**WORK REQUIRED:**
A line qualifies if it holds the string "constraint". Copy every qualifying line from the records.

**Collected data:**
## config.mk

```make
export PLATFORM = sky130hd
export DESIGN_NAME = shift_left_seq_flat
export DESIGN_NICKNAME = d
export VERILOG_FILES = /design/src/rtl/shift_left_seq_if.sv /design/src/rtl/shift_left_seq.sv /design/src/flat_wrapper.sv
export SDC_FILE = /design/constraint.sdc
export NUM_CORES = 1
export LEC_CHECK = 0
export ABC_CLOCK_PERIOD_IN_PS = 1850
export CORE_ASPECT_RATIO = 0.9
export CORE_MARGIN = 10
export CORE_UTILIZATION = 44
export DETAILED_ROUTE_END_ITERATION = 6
export PLACE_DENSITY_LB_ADDON = 0.15
export SLEW_MARGIN = 20
export SYNTH_ARGS = -nofsm -noshare
export SYNTH_HDL_FRONTEND = slang
export SYNTH_SLANG_ARGS = --single-unit
```

## constraint.sdc

```tcl
create_clock -name clk -period 1.85 [get_ports clk]
set_clock_uncertainty 0.05 [all_clocks]
set_input_delay 0.4625 -clock clk [delete_from_list [all_inputs] [get_ports clk]]
set_output_delay 0.4625 -clock clk [all_outputs]
set_load 0.01 [all_outputs]
```

## src/rtl/shift_left_seq_if.sv

```systemverilog
// Request/response bus for shift_left_seq: start, operands and the result/busy/done handshake.
// The rotate line exists only when SHL_ROTATE_EN is defined.
interface shift_left_seq_if;
   logic        start;
   logic [31:0] A;
   logic [31:0] B;
`ifdef SHL_ROTATE_EN
   logic        rotate;
`endif
   logic [31:0] result;
   logic        busy;
   logic        done;

`ifdef SHL_ROTATE_EN
   modport master (output start, A, B, rotate, input result, busy, done);
   modport slave  (input start, A, B, rotate, output result, busy, done);
`else
   modport master (output start, A, B, input result, busy, done);
   modport slave  (input start, A, B, output result, busy, done);
`endif
endinterface

```

## src/rtl/shift_left_seq.sv

```systemverilog
// Sequential 32-bit left shifter, one bit per clock, start/busy/done handshake.
// Define SHL_ROTATE_EN to add the rotate-left mode (bus.rotate).
module shift_left_seq (
   input logic              clk,
   input logic              clr,
   shift_left_seq_if.slave  bus
);

   typedef enum logic [1:0] {IDLE, SHIFT, DONE} state_t;

   state_t      state_q, state_d;
   logic [31:0] work_q, work_d;
   logic [31:0] result_q, result_d;
   logic [5:0]  cnt_q, cnt_d;
   logic        rot_q, rot_d;
   logic        busy_q, busy_d;
   logic        done_q, done_d;

   logic        rot_in;
   logic        in_range;
   logic [5:0]  n_eff;
   logic [31:0] load_val;
   logic [31:0] shifted;

   always_comb begin
`ifdef SHL_ROTATE_EN
      rot_in = bus.rotate;
`else
      rot_in = 1'b0;
`endif
      in_range = (bus.B[31:5] == 27'd0);
      // Rotate wraps the amount modulo 32; an out-of-range logical shift clears everything at once.
      if (rot_in || in_range) begin
         n_eff    = {1'b0, bus.B[4:0]};
         load_val = bus.A;
      end else begin
         n_eff    = 6'd0;
         load_val = 32'd0;
      end
      shifted = {work_q[30:0], rot_q & work_q[31]};
   end

   always_comb begin
      state_d  = state_q;
      work_d   = work_q;
      result_d = result_q;
      cnt_d    = cnt_q;
      rot_d    = rot_q;
      busy_d   = 1'b0;
      done_d   = 1'b0;
      case (state_q)
         SHIFT: begin
            work_d = shifted;
            cnt_d  = cnt_q - 6'd1;
            if (cnt_q == 6'd1) begin
               result_d = shifted;
               state_d  = DONE;
               done_d   = 1'b1;
            end else begin
               busy_d = 1'b1;
            end
         end
         default: begin
            // IDLE and DONE both accept, which gives back-to-back issue from DONE.
            state_d = IDLE;
            if (bus.start) begin
               work_d = load_val;
               cnt_d  = n_eff;
               rot_d  = rot_in;
               if (n_eff != 6'd0) begin
                  state_d = SHIFT;
                  busy_d  = 1'b1;
               end else begin
                  result_d = load_val;
                  state_d  = DONE;
                  done_d   = 1'b1;
               end
            end
         end
      endcase
   end

   always_ff @(posedge clk or negedge clr) begin
      if (!clr) begin
         state_q  <= IDLE;
         work_q   <= 32'd0;
         result_q <= 32'd0;
         cnt_q    <= 6'd0;
         rot_q    <= 1'b0;
         busy_q   <= 1'b0;
         done_q   <= 1'b0;
      end else begin
         state_q  <= state_d;
         work_q   <= work_d;
         result_q <= result_d;
         cnt_q    <= cnt_d;
         rot_q    <= rot_d;
         busy_q   <= busy_d;
         done_q   <= done_d;
      end
   end

   assign bus.result = result_q;
   assign bus.busy   = busy_q;
   assign bus.done   = done_q;

endmodule

```

## src/flat_wrapper.sv

```systemverilog
// flat-port wrapper written by rule: the top's interface ports become plain ports
module shift_left_seq_flat 
  (clk, clr, bus_start, bus_A, bus_B, bus_result, bus_busy, bus_done);
  shift_left_seq_if bus_i ();
  input logic clk;
  input logic clr;
  input wire logic [$bits(bus_i.start)-1:0] bus_start;
  input wire logic [$bits(bus_i.A)-1:0] bus_A;
  input wire logic [$bits(bus_i.B)-1:0] bus_B;
  output wire logic [$bits(bus_i.result)-1:0] bus_result;
  output wire logic [$bits(bus_i.busy)-1:0] bus_busy;
  output wire logic [$bits(bus_i.done)-1:0] bus_done;
  assign bus_i.start = bus_start;
  assign bus_i.A = bus_A;
  assign bus_i.B = bus_B;
  assign bus_result = bus_i.result;
  assign bus_busy = bus_i.busy;
  assign bus_done = bus_i.done;
  shift_left_seq u_core (.clk(clk), .clr(clr), .bus(bus_i));
endmodule
```

Word-level counts from Yosys, hierarchy flattened
Index checks and enable logic that the tools add are counted.
W data, S select, Z words.
{"block": "classes", "n_eq_ne": 4, "reduce_logical": 4, "n_addsub": 1, "muxes": 22}
{"operator": "$mux W32", "n": 5}
{"operator": "$mux W31", "n": 2}
{"operator": "$logic_not A27 Y1", "n": 1}
{"operator": "$mux W6", "n": 2}
{"operator": "$mux W1", "n": 8}
{"operator": "$mux W2", "n": 4}
{"operator": "$eq A6 B1 Y1 const B", "n": 1}
{"operator": "$reduce_bool A6 Y1", "n": 1}
{"operator": "$sub A6 B1 Y6 const B", "n": 1}
{"operator": "$mux W5", "n": 1}
{"operator": "$reduce_and A3 Y1", "n": 1}
{"operator": "$eq A2 B1 Y1 const B", "n": 1}
{"operator": "$ne A2 B1 Y1 const B", "n": 1}
{"operator": "$ne A2 B2 Y1 const B", "n": 1}
{"operator": "$reduce_bool A2 Y1", "n": 1}
{"block": "totals", "wordCells": 37, "regBits": 73}

Depth between registers and ports, before layout
Gate-level depths: netlist of the first run.
{"block": "depth", "ltp_word": 6, "ltp_mapped": 7}

Worst setup path before layout of the first run
OpenSTA, ideal clock, no wires.
{"block": "synth_timing", "kind": "input-to-reg", "from": "in bus_B[3]", "to": "reg u_core.result_q[10], in the netlist u_core.bus.result[10]", "arrival_ns": 1.903, "setup_slack_ns": -0.228, "setup_time_ns": 0.125, "stages": 6, "cell_sequence": "or4_4 > nor2_4 > nor3_4 > o21ai_4 > buf_12 > mux2_4"}
{"block": "synth_between", "elab_chain_len": 4}
{"item": "from (decl)", "line_no": "flat_wrapper.sv:9", "text": "input wire logic [$bits(bus_i.B)-1:0] bus_B;"}
{"item": "$mux W5", "line_no": "shift_left_seq.sv:33", "text": "if (rot_in || in_range) begin"}
{"item": "$reduce_bool A6 Y1", "line_no": "shift_left_seq.sv:70", "text": "if (n_eff != 6'd0) begin"}
{"item": "$ne A2 B2 Y1 (no source line)"}
{"item": "$reduce_and A3 Y1 (no source line)"}
{"item": "to (signal assigned)", "line_no": "shift_left_seq.sv:95", "text": "result_q <= result_d;"}
{"item": "to (decl)", "line_no": "shift_left_seq.sv:13", "text": "logic [31:0] result_q, result_d;"}
No other way between the ends.
A chain may end at the register's enable or synchronous reset.

Worst setup path after layout of the first run
{"block": "layout_timing", "from": "in bus_B[3]", "to": "reg u_core.result_q[1], in the netlist u_core.bus.result[1]"}
The elaborated chain is that of the path after synthesis.

==> impl_metrics.tcl, run 1 <==
set metrics [dict create \
    final_cell_mix "dfrtp_1, clkdlybuf4s50_1, nand2_1, mux2_4, a22o_1" \
    fp-row-count 31 \
    report.final.slew_viol_count 0 \
    coreArea_mm2 0.00807 \
    clock-sinks 73 \
    synth.avg_cell_area_um2 11.7 \
    dp_hpwl_um 6790 \
    crit_arrival_ns 2.08 \
    hold_class "input port to asynchronous set/reset pin" \
    gp_congestion 0.829 \
    drt_iter0_drc 118 \
    worst-path-buf-inv 3 \
    fin_ws_ns -0.0590 \
    clk_latency_ns 0.34 \
    dr.pass1.iters 4 \
    syn_inst 313 \
    finalCritPeriodShare_pct 103 \
    stdcell_area_mm2 0.00522 \
    antennaDiodeCount 0 \
    synth_simple_gate_area_share_pct 11.7 \
    status "finished with violations" \
    cts_tree "done" \
    grt_setup_unrepaired "true" \
    clockBufferDepth 2 \
    reg2reg_slack_ns 0.01 \
    layout-drive-gt1-share_pct 24.4 \
    seq_area_frac_synth_pct 49.8 \
    grt_pass1_wl_um 15800 \
    whs_ns -0.00195 \
    grt_pass1_vias 3001 \
    fp.dieW_um 116 \
    ios 101 \
    cts-root-buf "clkbuf_8" \
    grtUsageTotal_pct 16.1 \
    routed_wl_um 9850 \
    path_cells "buf_6 -> or4_4 -> nor2_4 -> nor3_4 -> o21ai_4 -> buf_6 -> buf_12 -> mux2_4" \
    die_h_um 107 \
    synth-seq-cells 73 \
    h-tree-depth 3 \
    final_common_cell "dfrtp_1" \
    synth_top_family_by_area "compound AO/OA/AOI/OAI gates" \
    path_class "input port to flop" \
    hold_viol_final 1 \
    setup_viol 24 \
    crit_top_cell "buf_6" \
    ir_drop_uv 395 \
    path_delay_family "simple AND/OR/NAND/NOR gates" \
    max_freq_ghz 0.524 \
    synthDistinctLibCells 37 \
    dieArea_mm2 0.0124 \
    grt_overflow 0 \
    critical_path.max_stage_delay_ns 0.53 \
    antenna_found_initial 0 \
    placed_cell_area_mm2 0.00487 \
    violations "hold timing, setup timing" \
    syn-cell-area_mm2 0.00367 \
    area_growth_syn_to_layout_pct 42.3 \
    finalSetupTns_ns -0.940 \
    cp_max_fo 6 \
    max-cap-violations 0 \
    place_ws_ns -0.727 \
    vias 2936 \
    worst_slew_pin_slew_ns 0.427 \
    nets 500 \
    wl_per_cell_um 18.5 \
    cp-start-kind "input port" \
    clk_pin_slew_ns 0.08 \
    max_slew_margin_pct 71.6 \
    yosys.area_share.adder_pct 0.682 \
    syn_nets 382 \
    power_density_mw_per_mm2 626 \
    synthMuxAreaShare_pct 13.1 \
    synthXorXnorAreaFrac_pct 0 \
    initial_core_util_pct 45.5 \
    yosysWarningCount 0 \
    regArea_mm2 0.00183 \
    required_ns 2.02 \
    leakage_nw 2.28 \
    final_antenna_net_count 0 \
    fin_crit_ns 1.91 \
    port_buffers 100 \
    slowest_stage "or4_4" \
    drc 0 \
    endpoint_kind "flop" \
    final.fill_count 662 \
    grt_max_degree 57 \
    vias_per_cell 5.51 \
    multi_input_area_mm2 0.00174 \
    numCtsBuffers 9 \
    synth_compound_area_share_pct 20.4 \
]
[kinds of logic (layout without fill, tap and decap cells)]
kind of cell,Yosys count,in the layout
muxes,33,33
adders and majority gates,2,2
DFF,73,73
buffers and inverters,27,148
and+or+nand+nor,72,72
AOI/OAI and AO/OA,106,106
[through the flow]
step                total power, mW  utilization [%]  hold WS (ns)  std cells
finish                         3.27             64.7      -0.00195        533
global route                   3.39             64.7       0.00402        533
CTS                            3.29             64.6       0.00376        531
detailed placement             1.93             60.3         0.376        510
global placement               1.93             60.3         0.372        510
floorplan                      1.71                -         0.117        313
[power breakdown]
part           leakage [nW]  switching [mW]  total (mW)  internal [mW]
logic                  1.17           0.144       0.318          0.175
clock network         0.102           0.600        1.35          0.747
registers              1.01         0.00452        1.60           1.60
total                  2.28           0.748        3.27           2.52
[repair_timing]
item                                   4_1_cts  5_1_grt
endpoints found under the hold margin        0        0
buffers inserted                             5        2
resized for setup                           63       20
gates cloned                                 3        0
pin swaps                                   13       10
setup endpoints to repair                   69       67
hold buffers                                 0        0
[cells in the mapped netlist, drive strengths merged]
cell type / number / area share (%)
o21ai: 35 / 5.1
buf: 9 / 2.4
a22o: 31 / 7.4
clkbuf: 15 / 1.5
a21oi: 4 / 0.55
dfrtp: 73 / 50
mux2: 33 / 13
a221oi: 1 / 0.24
a31oi: 1 / 0.17
ha: 2 / 0.68
clkinv: 1 / 0.10
or4: 1 / 0.31
nand4: 2 / 0.75
nand2b: 1 / 0.17
nor4: 7 / 2.8
nand2: 39 / 4.0
o211ai: 1 / 0.20
o2bb2ai: 2 / 0.48
inv: 2 / 0.20
and3: 2 / 0.34
nor2b: 1 / 0.17
nor2: 10 / 1.2
a22oi: 30 / 6.1
nand3: 5 / 0.82
o22ai: 1 / 0.17
nor3: 4 / 1.1
[area by class of cell]
cell class,instances,area share (%)
Sequential cell,73,35.0
Timing Repair Buffer,131,25.1
Multi-Input combinational cell,213,33.4
Tap cell,99,2.37
Inverter,3,0.216
Clock buffer,9,2.37
Clock inverter,5,1.56
[flip-flops by register name, indices dropped and copies added (netlist names)]
name / count
u_core.work_q: 31
u_core.bus.done: 1
u_core.bus.busy: 1
u_core.bus.result: 32
u_core.state_q: 2
u_core.cnt_q: 6
[metal layers]
layer	track usage, %	vias to the layer above	wire length, um
li1	-	1397	-
met1	20.9	1452	4440
met2	25.8	79	4810
met3	5.07	8	511
met4	3.13	0	78
met5	0	-	0
[path summary, 6_finish.rpt]
kind	start	endpoint	cells past startpoint
setup / recovery	bus_B[3]	u_core.bus.result[1]	8
hold / removal	clr	u_core.work_q[7]	1
setup reg to reg	u_core.cnt_q[1]	u_core.bus.result[1]	8
hold reg to reg	u_core.cnt_q[5]	u_core.cnt_q[5]	1
max in group asynchronous	clr	u_core.bus.result[1]	2
min in group clk	bus_B[2]	u_core.cnt_q[2]	3
No activity file was read; power rests on OpenSTA's default activity.
==> inputs of run 2 (changes only) <==
PLACE_DENSITY = 0.77   (was unset)
PLACE_DENSITY_LB_ADDON = unset   (was 0.15)
TNS_END_PERCENT = 10   (was unset)
==> run 2 against run 1 <==
Effect of this change:
- the run ends with setup timing left
- cell area grew 1.7%
- sequential power is essentially flat
- sequential share of layout area shrank 0.59 points
- critical path type unchanged
- highest routed layer unchanged
==> impl_metrics.tcl, run 2 (same netlist as run 1, synthesis figures left out) <==
set metrics [dict create \
    finalSetupTns_ns -0.837 \
    drt_iter0_drc 196 \
    intPower_mw 2.54 \
    crit_arrival_ns 2.07 \
    finalCritPeriodShare_pct 103 \
    power.total_mw 3.31 \
    endpoint_kind "flop" \
    port_buffers 100 \
    whs_ns 0.342 \
    grt_setup_unrepaired "true" \
    clk_pin_slew_ns 0.08 \
    cp-start-kind "input port" \
    fin_crit_ns 1.91 \
    die_h_um 107 \
    worst_slew_pin_slew_ns 0.380 \
    p_switching_uw 763 \
    multi_input_area_mm2 0.00174 \
    reg2reg_slack_ns 0.05 \
    fp.dieW_um 116 \
    violations "setup timing" \
    final.fill_count 658 \
    coreArea_mm2 0.00807 \
    wl_per_cell_um 19.2 \
    h-tree-depth 3 \
    required_ns 2.02 \
    ir_drop_uv 331 \
    final_antenna_net_count 0 \
    area_growth_syn_to_layout_pct 44.7 \
    cts-root-buf "clkbuf_8" \
    fp-row-count 31 \
    report.final.slew_viol_count 0 \
    cts_tree "done" \
    dp_hpwl_um 7110 \
    power_density_mw_per_mm2 623 \
    clk_latency_ns 0.34 \
    drc 0 \
    vias 3001 \
    power.share.sequential_pct 48.5 \
    ios 101 \
    pwr-share-clk_pct 41.5 \
    grt_pass1_wl_um 16600 \
    grtUsageTotal_pct 16.9 \
    final_common_cell "dfrtp_1" \
    leakage_nw 2.35 \
    path_class "input port to flop" \
    regArea_mm2 0.00183 \
    dr.pass1.iters 5 \
    routed_wl_um 10400 \
    place_ws_ns -0.738 \
    gp_congestion 0.816 \
    largest_reg_flops 32 \
    status "finished with violations" \
    antenna_found_initial 0 \
    grt_overflow 0 \
    max-cap-violations 0 \
    hold_class "input port to flop" \
    setup_viol 32 \
    grt_pass1_vias 3113 \
    layout-drive-gt1-share_pct 27.6 \
    vias_per_cell 5.55 \
    combinationalPowerShare_pct 9.9 \
    grt_max_degree 55 \
    hold_viol_final 0 \
    swShare_pct 23.1 \
    antennaDiodeCount 0 \
    clock-sinks 73 \
    clockBufferDepth 2 \
    max_freq_ghz 0.524 \
    dieArea_mm2 0.0124 \
    initial_core_util_pct 45.5 \
    fin_ws_ns -0.0569 \
    cp_max_fo 5 \
    numCtsBuffers 9 \
    nets 507 \
    max_slew_margin_pct 74.7 \
    final_cell_mix "dfrtp_1, clkdlybuf4s50_1, nand2_1, mux2_4, a22o_1" \
]
run 2: cell types whose count changed in the layout (fill, tap and decap cells not counted), moves of 3 or more:
cell | previous run | this run
dlygate4sd2_1 | 14 | 7
buf_2 | 1 | 5
buf_6 | 9 | 13
clkbuf_2 | 7 | 11
clkinv_4 | 0 | 3
o21ai_0 | 18 | 15
o21ai_1 | 16 | 19
run 2: area by class of cell:
type,count,share of cell area (%)
multi-input combinational,213,32.8
clock inverter,6,1.77
tap,99,2.33
timing repair buffer,138,26.1
sequential,73,34.4
inverter,3,0.212
clock buffer,9,2.33
run 2: metal layers:
metal	wire length, um	GRT usage, %	vias to the layer above
li1	-	-	1418
met1	4240	20.9	1481
met2	5370	28.5	98
met3	726	4.57	4
met4	45	4.11	0
met5	0	0	-
run 2: final timing paths:
path,startpoint,to,depth (start not counted)
max in group asynchronous,clr,u_core.bus.result[19],3
worst max register to register,u_core.cnt_q[1],u_core.bus.result[2],8
worst min register to register,u_core.cnt_q[5],u_core.cnt_q[5],1
min in group asynchronous,clr,u_core.bus.result[7],2
worst min-delay path,bus_B[2],u_core.cnt_q[2],3
worst max-delay path,bus_B[3],u_core.bus.result[2],8
run 2: worst max-delay path, cell delays in order:
cell and delay, ns:
buf_6 0.09, or4_4 0.54, nor2_4 0.14, nor3_4 0.07, o21ai_4 0.18, buf_6 0.16
buf_12 0.13, mux2_4 0.30
run 2: power by group through the flow:
stage | clock, mW | sequential [mW] | combinational [mW]
2_1_floorplan | 0 | 1.63 | 0.0730
3_5_place_dp | 0 | 1.64 | 0.302
5_1_grt | 1.47 | 1.60 | 0.350
3_3_place_gp | 0 | 1.64 | 0.296
6_report | 1.37 | 1.60 | 0.329
4_1_cts | 1.40 | 1.60 | 0.330
run 2: per-stage QoR:
step	util (%)	instance area, um2	std cells
finish	65.8	5310	541
global route	65.8	5310	541
CTS	65.9	5310	539
detailed placement	60.7	4890	510
global placement	60.7	4890	510
floorplan	-	3670	313
run 2: repair_timing:
item                       CTS  global route
setup endpoints to repair   70            66
cloned                       6             0
hold endpoints to repair    28             0
pin swaps                   14            13
buffers inserted             8             2
resized for setup           82            32
hold buffers                 1             0
==> inputs of run 3 (changes only) <==
CORE_UTILIZATION = 57   (was 44)
DONT_BUFFER_PORTS = 1   (was unset)
PLACE_DENSITY = 0.75   (was 0.77)
==> run 3 against run 2 <==
Effect of this change:
- the flow finishes with violations (hold timing)
- largest cell class unchanged
- die area is 19% lower
- cell area is 22% lower
- setup slack better by 0.10 ns
- worst hold slack worse by 0.59 ns
- critical path type unchanged
- clock power is 8% higher
==> impl_metrics.tcl, run 3 (same netlist as run 1, synthesis figures left out) <==
set metrics [dict create \
    routed_wl_um 8480 \
    max-cap-violations 0 \
    h-tree-depth 3 \
    ir_drop_uv 819 \
    report.final.slew_viol_count 0 \
    final_common_cell "dfrtp_1" \
    vias 2531 \
    crit_arrival_ns 1.99 \
    endpoint_kind "flop" \
    finalSetupTns_ns 0 \
    grt_overflow 0 \
    cp_max_fo 14 \
    final_cell_mix "dfrtp_1, nand2_1, a22o_1, a22oi_1, mux2_4" \
    grt_max_degree 74 \
    ios 101 \
    setup_viol 0 \
    nets 390 \
    critical_path.max_stage_delay_ns 0.53 \
    slowest_stage "or4_4" \
    finalCritPeriodShare_pct 97.5 \
    path_delay_family "simple AND/OR/NAND/NOR gates" \
    cp-start-kind "input port" \
    dr.pass1.iters 5 \
    violations "hold timing" \
    final_antenna_net_count 0 \
    top_usage_layer "met2" \
    use_met1_pct 19.4 \
    required_ns 2.04 \
    fin_crit_ns 1.80 \
    area_growth_syn_to_layout_pct 12.6 \
    fp.dieW_um 105 \
    worst_slew_pin_slew_ns 0.364 \
    layout-drive-gt1-share_pct 25.5 \
    leakage_nw 1.82 \
    grt_pass1_vias 2484 \
    clk_pin_slew_ns 0.08 \
    worst-path-buf-inv 2 \
    numCtsBuffers 9 \
    vias_per_cell 6.13 \
    crit_top_cell "buf_12" \
    max_freq_ghz 0.554 \
    drt_iter0_drc 135 \
    dieArea_mm2 0.0100 \
    fp-row-count 27 \
    cts-root-buf "clkbuf_8" \
    max_slew_margin_pct 75.5 \
    gp_congestion 0.858 \
    drc 0 \
    antennaDiodeCount 0 \
    clk_latency_ns 0.35 \
    path_cells "or4_4 -> nor2_4 -> nor3_4 -> o21ai_4 -> buf_12 -> buf_12 -> mux2_4" \
    die_h_um 96.1 \
    dp_hpwl_um 5940 \
    power_density_mw_per_mm2 772 \
    hold_viol_final 73 \
    hold_class "input port to asynchronous set/reset pin" \
    wl_per_cell_um 20.5 \
    dp.cells 393 \
    whs_ns -0.249 \
    clockBufferDepth 2 \
    port_buffers 0 \
    grt_pass1_wl_um 13400 \
    coreArea_mm2 0.00618 \
    grt.met2_usage_pct 27.1 \
    largest_reg_flops 32 \
    antenna_found_initial 0 \
    status "finished with violations" \
    initial_core_util_pct 59.3 \
    path_class "input port to flop" \
    grt_use_met3_pct 8.55 \
    layout.cells.non_filler 413 \
    fin_ws_ns 0.0458 \
    clock-sinks 73 \
    place_ws_ns -0.298 \
    grtUsageTotal_pct 16.8 \
    cts_tree "done" \
]
-- run 3: changes by cell type in the layout (fill, tap and decap cells not counted), sizes merged, moves of 5 or more --
| cell | before | now |
|---|---|---|
| buf | 46 | 19 |
| clkbuf | 20 | 13 |
| clkdlybuf4s15 | 5 | 0 |
| clkdlybuf4s50 | 67 | 0 |
| dlygate4sd2 | 7 | 0 |
-- run 3: where the power goes --
part	internal [mW]	total, mW	switching, mW
Combinational	0.0532	0.105	0.0519
Clock	0.897	1.48	0.582
Sequential	1.60	1.61	0.00517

**TASK RESULT:**
export SDC_FILE = /design/constraint.sdc
## constraint.sdc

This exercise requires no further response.